▶ _Aim of the exercise_:
Only lines with the string "gates" should be returned from the data below.
Segment Open
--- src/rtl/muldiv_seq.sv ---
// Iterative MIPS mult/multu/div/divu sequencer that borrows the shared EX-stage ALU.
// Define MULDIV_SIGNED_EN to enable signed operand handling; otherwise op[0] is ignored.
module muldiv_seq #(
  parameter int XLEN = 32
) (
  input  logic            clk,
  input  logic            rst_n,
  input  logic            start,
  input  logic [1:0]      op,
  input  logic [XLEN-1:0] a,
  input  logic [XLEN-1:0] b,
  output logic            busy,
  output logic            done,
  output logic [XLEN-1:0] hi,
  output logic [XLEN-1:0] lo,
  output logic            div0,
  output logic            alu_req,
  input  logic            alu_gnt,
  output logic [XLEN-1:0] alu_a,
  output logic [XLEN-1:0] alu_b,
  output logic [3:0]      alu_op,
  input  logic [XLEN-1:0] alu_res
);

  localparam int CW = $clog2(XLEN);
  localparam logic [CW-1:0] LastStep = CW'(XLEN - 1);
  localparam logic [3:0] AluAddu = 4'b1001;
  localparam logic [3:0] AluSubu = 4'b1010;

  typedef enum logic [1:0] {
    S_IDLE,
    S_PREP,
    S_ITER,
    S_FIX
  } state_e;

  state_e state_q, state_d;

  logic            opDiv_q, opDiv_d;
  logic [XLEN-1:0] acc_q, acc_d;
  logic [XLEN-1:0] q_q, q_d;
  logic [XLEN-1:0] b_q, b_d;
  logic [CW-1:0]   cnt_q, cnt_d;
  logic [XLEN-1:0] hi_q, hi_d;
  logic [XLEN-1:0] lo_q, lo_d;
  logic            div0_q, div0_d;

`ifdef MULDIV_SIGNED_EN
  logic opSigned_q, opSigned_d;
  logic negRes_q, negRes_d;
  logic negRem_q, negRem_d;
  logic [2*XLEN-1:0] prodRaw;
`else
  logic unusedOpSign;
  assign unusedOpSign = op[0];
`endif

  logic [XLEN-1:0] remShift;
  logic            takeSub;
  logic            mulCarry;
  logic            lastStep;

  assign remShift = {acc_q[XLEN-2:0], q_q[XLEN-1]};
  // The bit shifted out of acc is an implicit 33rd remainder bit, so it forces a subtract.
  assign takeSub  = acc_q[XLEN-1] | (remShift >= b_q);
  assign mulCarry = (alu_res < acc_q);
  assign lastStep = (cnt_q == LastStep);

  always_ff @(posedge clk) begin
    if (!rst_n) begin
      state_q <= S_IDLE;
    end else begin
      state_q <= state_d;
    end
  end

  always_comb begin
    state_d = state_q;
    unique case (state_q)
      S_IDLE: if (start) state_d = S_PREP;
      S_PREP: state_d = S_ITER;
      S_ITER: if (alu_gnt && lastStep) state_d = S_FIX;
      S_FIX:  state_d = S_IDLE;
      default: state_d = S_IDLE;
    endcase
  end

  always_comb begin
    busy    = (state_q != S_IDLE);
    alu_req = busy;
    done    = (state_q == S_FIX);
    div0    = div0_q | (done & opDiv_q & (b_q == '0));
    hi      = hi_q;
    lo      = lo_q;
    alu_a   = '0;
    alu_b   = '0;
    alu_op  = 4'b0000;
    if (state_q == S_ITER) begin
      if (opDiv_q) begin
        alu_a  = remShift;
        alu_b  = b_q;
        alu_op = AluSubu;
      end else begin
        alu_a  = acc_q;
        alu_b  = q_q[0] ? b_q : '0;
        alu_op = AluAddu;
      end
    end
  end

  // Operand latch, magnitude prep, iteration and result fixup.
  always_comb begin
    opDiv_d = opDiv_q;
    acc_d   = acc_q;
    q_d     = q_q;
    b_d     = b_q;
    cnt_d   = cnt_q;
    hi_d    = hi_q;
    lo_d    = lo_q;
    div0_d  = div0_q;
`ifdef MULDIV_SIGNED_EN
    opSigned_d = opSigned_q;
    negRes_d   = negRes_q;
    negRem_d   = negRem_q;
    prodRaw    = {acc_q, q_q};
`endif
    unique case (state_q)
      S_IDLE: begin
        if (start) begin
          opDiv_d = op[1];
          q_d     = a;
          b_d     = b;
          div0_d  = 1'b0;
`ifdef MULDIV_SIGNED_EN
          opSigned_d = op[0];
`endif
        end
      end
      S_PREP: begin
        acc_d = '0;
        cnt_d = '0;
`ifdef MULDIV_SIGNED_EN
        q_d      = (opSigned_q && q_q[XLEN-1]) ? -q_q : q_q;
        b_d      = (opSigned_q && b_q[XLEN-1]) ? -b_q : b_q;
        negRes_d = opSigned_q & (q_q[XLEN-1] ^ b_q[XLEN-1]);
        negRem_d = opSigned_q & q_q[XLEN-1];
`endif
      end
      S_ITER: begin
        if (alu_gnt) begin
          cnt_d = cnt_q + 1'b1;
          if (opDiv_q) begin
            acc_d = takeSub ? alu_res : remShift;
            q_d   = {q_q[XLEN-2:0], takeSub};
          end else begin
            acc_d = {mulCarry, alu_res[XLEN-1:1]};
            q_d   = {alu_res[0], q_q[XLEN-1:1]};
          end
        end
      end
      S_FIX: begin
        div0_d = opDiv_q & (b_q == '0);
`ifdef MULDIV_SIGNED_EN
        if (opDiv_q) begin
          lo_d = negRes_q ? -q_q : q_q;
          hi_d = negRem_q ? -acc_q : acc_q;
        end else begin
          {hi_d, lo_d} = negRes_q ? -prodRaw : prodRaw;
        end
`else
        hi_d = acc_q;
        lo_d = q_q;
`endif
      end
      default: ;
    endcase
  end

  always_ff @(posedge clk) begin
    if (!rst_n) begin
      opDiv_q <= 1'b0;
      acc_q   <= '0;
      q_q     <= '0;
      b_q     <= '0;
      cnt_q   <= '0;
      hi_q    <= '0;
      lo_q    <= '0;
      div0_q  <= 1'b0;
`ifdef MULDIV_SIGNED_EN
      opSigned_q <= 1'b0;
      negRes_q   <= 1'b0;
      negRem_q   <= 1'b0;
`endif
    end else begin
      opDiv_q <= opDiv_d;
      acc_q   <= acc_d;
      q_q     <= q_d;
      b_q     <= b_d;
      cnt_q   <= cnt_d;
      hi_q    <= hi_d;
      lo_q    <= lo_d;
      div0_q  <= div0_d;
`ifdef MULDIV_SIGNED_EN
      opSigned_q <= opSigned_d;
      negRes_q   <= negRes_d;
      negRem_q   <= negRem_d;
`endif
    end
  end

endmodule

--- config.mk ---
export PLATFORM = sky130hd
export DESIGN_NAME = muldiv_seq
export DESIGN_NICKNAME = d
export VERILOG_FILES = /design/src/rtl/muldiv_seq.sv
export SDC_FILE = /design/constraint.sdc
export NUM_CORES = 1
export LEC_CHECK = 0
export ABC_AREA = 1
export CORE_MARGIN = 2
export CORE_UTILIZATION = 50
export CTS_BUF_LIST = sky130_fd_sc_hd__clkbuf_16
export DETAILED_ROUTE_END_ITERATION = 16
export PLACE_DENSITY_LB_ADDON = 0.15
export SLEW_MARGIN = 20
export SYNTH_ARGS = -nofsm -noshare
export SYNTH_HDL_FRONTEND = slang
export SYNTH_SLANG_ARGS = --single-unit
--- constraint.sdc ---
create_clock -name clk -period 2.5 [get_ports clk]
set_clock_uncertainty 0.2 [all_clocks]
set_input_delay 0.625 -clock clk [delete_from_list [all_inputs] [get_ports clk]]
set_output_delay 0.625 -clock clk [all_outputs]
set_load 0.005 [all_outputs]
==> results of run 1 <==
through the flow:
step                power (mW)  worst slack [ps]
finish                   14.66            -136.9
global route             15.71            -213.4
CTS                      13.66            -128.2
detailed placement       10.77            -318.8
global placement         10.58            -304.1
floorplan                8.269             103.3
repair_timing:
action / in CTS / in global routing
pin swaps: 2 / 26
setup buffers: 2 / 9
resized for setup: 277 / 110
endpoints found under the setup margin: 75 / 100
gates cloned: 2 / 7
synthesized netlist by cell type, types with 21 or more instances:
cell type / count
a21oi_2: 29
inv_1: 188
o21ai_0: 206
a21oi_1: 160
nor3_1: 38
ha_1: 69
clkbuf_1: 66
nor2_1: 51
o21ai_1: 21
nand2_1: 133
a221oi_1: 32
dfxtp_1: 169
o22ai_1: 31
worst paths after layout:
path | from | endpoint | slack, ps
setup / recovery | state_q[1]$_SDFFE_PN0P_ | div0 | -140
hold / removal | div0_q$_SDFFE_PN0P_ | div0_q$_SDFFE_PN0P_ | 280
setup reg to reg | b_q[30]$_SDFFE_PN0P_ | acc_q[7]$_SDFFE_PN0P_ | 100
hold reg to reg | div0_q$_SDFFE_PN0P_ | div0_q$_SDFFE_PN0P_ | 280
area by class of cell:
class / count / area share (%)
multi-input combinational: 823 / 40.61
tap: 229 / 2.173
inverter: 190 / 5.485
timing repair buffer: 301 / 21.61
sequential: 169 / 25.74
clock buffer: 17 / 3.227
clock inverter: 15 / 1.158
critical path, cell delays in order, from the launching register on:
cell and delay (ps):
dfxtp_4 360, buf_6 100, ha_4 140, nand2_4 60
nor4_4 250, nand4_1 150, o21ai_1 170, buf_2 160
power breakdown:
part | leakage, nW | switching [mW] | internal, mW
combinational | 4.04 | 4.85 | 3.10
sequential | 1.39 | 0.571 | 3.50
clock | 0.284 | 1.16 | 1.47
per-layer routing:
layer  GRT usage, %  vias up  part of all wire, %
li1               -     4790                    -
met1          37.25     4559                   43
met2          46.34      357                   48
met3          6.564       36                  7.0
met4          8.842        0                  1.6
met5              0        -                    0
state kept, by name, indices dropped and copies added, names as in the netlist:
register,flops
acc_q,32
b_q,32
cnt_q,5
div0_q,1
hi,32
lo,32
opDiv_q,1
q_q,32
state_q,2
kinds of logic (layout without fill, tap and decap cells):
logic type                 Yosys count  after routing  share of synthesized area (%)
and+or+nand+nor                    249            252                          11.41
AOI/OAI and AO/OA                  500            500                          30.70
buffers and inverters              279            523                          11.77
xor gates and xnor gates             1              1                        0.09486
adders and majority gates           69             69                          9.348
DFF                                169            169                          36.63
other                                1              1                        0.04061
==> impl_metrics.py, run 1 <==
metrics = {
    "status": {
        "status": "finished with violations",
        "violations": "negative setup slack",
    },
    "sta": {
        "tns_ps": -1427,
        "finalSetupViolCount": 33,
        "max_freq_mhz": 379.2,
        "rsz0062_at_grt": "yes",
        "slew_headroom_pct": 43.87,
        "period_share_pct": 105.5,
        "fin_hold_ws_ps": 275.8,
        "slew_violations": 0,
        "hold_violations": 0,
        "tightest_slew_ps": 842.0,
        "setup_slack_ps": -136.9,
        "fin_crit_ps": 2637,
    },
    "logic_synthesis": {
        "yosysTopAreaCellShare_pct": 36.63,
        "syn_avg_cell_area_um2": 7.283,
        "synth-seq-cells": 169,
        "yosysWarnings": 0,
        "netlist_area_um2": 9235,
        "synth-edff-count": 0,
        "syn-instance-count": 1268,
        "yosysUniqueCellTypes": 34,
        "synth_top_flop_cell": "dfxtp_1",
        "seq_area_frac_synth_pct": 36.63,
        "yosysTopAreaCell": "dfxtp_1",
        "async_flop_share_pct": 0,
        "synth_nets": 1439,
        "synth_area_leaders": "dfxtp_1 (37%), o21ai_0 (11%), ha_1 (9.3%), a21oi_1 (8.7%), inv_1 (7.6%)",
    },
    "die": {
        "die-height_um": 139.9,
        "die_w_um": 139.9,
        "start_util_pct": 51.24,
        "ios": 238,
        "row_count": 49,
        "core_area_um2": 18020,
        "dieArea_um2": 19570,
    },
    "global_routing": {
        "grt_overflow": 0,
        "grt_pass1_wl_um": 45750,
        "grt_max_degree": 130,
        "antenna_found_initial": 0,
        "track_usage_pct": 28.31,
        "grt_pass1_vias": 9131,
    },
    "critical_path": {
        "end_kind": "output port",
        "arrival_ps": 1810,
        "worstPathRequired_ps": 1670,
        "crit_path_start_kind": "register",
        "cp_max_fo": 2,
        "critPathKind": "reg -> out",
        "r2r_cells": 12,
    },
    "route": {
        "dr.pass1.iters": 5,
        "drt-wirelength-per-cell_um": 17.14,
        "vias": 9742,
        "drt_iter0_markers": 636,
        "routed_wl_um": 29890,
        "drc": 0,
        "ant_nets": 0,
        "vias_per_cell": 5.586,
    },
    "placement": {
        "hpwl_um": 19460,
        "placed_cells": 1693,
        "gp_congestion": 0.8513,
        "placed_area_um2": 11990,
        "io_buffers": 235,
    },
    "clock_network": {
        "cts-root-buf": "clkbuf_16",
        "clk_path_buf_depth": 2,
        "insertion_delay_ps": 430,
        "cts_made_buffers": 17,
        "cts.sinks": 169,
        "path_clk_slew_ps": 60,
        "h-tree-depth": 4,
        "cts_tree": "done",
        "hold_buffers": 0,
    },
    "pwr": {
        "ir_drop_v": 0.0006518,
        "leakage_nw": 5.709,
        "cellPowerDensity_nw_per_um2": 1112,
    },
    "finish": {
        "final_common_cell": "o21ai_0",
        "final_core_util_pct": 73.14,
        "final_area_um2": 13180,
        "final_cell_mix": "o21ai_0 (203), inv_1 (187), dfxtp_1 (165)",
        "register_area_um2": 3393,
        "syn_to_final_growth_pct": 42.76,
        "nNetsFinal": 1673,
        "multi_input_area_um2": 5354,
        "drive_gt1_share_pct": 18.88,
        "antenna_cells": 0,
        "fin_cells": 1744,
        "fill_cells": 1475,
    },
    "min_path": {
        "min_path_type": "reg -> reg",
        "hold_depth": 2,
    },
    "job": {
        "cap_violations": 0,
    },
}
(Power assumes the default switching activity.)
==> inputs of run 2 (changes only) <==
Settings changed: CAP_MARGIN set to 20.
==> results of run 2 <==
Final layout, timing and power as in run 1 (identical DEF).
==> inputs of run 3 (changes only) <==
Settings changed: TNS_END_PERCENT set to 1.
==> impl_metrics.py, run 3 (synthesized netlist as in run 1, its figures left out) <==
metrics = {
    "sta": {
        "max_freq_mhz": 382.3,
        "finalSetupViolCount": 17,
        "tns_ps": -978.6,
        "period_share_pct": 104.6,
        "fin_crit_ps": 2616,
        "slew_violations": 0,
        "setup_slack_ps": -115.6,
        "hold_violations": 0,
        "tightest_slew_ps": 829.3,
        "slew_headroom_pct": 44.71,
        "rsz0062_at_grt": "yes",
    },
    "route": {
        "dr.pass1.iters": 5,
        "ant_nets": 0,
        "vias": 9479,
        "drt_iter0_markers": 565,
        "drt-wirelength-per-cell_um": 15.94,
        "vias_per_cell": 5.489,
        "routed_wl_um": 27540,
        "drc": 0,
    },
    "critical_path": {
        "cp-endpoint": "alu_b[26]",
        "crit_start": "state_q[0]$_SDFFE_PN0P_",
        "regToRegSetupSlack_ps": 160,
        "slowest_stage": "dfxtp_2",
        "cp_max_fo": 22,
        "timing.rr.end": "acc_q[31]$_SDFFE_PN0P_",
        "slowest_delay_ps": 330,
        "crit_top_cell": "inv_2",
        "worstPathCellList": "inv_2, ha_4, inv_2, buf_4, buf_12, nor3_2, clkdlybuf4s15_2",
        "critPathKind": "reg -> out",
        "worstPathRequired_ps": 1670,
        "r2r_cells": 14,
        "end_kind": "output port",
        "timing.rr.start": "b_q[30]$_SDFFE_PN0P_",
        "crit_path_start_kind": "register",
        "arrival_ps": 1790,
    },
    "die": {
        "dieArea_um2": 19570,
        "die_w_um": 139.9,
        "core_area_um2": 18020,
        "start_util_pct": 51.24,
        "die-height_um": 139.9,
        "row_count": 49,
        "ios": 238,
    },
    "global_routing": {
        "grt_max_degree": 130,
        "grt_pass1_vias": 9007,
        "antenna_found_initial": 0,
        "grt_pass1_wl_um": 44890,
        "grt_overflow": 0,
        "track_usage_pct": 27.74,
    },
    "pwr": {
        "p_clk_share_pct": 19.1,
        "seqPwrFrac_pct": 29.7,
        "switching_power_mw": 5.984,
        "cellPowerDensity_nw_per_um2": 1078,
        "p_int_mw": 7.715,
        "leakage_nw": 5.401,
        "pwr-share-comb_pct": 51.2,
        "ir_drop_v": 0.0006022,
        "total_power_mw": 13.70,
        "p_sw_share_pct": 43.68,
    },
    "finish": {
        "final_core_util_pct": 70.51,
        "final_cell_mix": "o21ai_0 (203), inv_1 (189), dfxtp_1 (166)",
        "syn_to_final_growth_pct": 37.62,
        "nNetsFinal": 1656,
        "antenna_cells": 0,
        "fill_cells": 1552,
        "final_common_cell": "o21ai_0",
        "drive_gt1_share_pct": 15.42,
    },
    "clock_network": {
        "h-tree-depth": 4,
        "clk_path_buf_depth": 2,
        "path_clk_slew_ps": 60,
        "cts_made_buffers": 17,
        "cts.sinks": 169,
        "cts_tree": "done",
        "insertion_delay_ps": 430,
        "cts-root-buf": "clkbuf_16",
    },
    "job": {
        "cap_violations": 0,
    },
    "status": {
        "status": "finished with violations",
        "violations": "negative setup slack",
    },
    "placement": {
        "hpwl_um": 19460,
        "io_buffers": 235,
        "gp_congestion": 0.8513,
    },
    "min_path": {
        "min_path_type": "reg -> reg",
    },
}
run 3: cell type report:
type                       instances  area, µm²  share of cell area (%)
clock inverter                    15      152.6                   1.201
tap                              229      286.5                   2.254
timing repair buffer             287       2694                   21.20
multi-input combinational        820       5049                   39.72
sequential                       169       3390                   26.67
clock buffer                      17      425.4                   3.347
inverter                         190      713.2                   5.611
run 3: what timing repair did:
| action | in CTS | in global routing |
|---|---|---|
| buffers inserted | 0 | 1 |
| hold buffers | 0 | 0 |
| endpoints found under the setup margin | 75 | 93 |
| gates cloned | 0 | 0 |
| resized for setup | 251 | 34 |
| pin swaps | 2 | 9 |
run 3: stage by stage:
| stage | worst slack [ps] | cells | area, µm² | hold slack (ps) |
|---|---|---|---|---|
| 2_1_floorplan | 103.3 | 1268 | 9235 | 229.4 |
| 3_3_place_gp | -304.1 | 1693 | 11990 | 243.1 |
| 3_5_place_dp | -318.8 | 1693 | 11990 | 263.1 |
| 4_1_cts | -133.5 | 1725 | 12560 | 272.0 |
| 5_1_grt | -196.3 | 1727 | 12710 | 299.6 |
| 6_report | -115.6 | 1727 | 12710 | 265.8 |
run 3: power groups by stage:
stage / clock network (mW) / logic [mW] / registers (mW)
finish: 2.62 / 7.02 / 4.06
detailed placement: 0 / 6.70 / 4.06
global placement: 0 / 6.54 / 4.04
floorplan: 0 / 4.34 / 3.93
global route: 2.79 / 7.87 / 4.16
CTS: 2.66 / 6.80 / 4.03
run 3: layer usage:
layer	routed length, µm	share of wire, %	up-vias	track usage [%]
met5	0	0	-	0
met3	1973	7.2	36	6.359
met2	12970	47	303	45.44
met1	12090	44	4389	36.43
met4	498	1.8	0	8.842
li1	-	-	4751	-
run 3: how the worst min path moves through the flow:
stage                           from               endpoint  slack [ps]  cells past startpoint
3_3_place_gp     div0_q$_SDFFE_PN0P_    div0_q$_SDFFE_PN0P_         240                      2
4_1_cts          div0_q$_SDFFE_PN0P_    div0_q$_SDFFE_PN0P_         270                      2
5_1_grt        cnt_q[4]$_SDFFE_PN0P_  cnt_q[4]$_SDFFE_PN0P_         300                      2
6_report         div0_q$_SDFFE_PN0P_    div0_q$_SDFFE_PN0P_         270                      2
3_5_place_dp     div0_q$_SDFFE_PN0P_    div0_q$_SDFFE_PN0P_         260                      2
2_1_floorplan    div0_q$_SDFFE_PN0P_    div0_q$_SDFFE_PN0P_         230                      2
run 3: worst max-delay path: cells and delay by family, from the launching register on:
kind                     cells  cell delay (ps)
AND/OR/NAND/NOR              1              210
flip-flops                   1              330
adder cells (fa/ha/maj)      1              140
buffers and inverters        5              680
Segment Closed
▶ _Solution to this task_:
gates cloned: 2 / 7
xor gates and xnor gates             1              1                        0.09486
adders and majority gates           69             69                          9.348
| gates cloned | 0 | 0 |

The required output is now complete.